Wednesday, June 20, 2012

The Boxer

My friend Abby asked me a question.

"Where do you get your sense of humor?"

As I always do, I gave proper credit to my parents. Lucky to have parents with different but exceptionally keen senses of humor, I took elements of both and made it my own

The quick sarcasm is straight from my father. Like a precious timepiece passed down from father to son, I can only hope that my son will wield that same razor wit that his grandfather still shows on occasion to this day.

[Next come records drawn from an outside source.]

==> config.mk <==
export PLATFORM = sky130hd
export DESIGN_NAME = csp_top
export DESIGN_NICKNAME = d
export VERILOG_FILES = /design/src/shared/csp_pkg.sv /design/src/logic/csp_top.sv
export VERILOG_INCLUDE_DIRS = /design/src /design/src/shared
export SDC_FILE = /design/constraint.sdc
export NUM_CORES = 1
export LEC_CHECK = 0
export ABC_AREA = 1
export BUFFER_PORTS_ARGS = -buffer_cell sky130_fd_sc_hd__buf_2
export CAP_MARGIN = 20
export CELL_PAD_IN_SITES_DETAIL_PLACEMENT = 1
export CELL_PAD_IN_SITES_GLOBAL_PLACEMENT = 1
export CORE_UTILIZATION = 30
export CTS_CLUSTER_SIZE = 20
export DETAILED_ROUTE_END_ITERATION = 7
export PLACE_DENSITY = 0.61
export SKIP_CTS_REPAIR_TIMING = 1
export SLEW_MARGIN = 30
export SYNTH_ARGS = -nofsm -noshare
export SYNTH_HDL_FRONTEND = slang
export SYNTH_SLANG_ARGS = --single-unit
==> constraint.sdc <==
create_clock -name clk -period 8.45 [get_ports clk]
set_clock_uncertainty 0.2 [all_clocks]
set_input_delay 1.2675 -clock clk [delete_from_list [all_inputs] [get_ports clk]]
set_output_delay 1.2675 -clock clk [all_outputs]
set_load 0.01 [all_outputs]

While my mother and I share commonalities in what we find funny, (We both love practical jokes. We hold seeing people we care about make an ass of themselves in highest regard) it is the context more than the content that my mom passed on to me.

Like so many in my life, I knew my mom would make for an entertaining subject. I knew the myriad of material she has provided could be told in a story. Truth be told she could be her own blog. She could be her own internet. I struggled with ideas. I'd write and delete, write and delete, write and delete.

Stuck and with father's day approaching I thought maybe my dad would be an easier story to tell.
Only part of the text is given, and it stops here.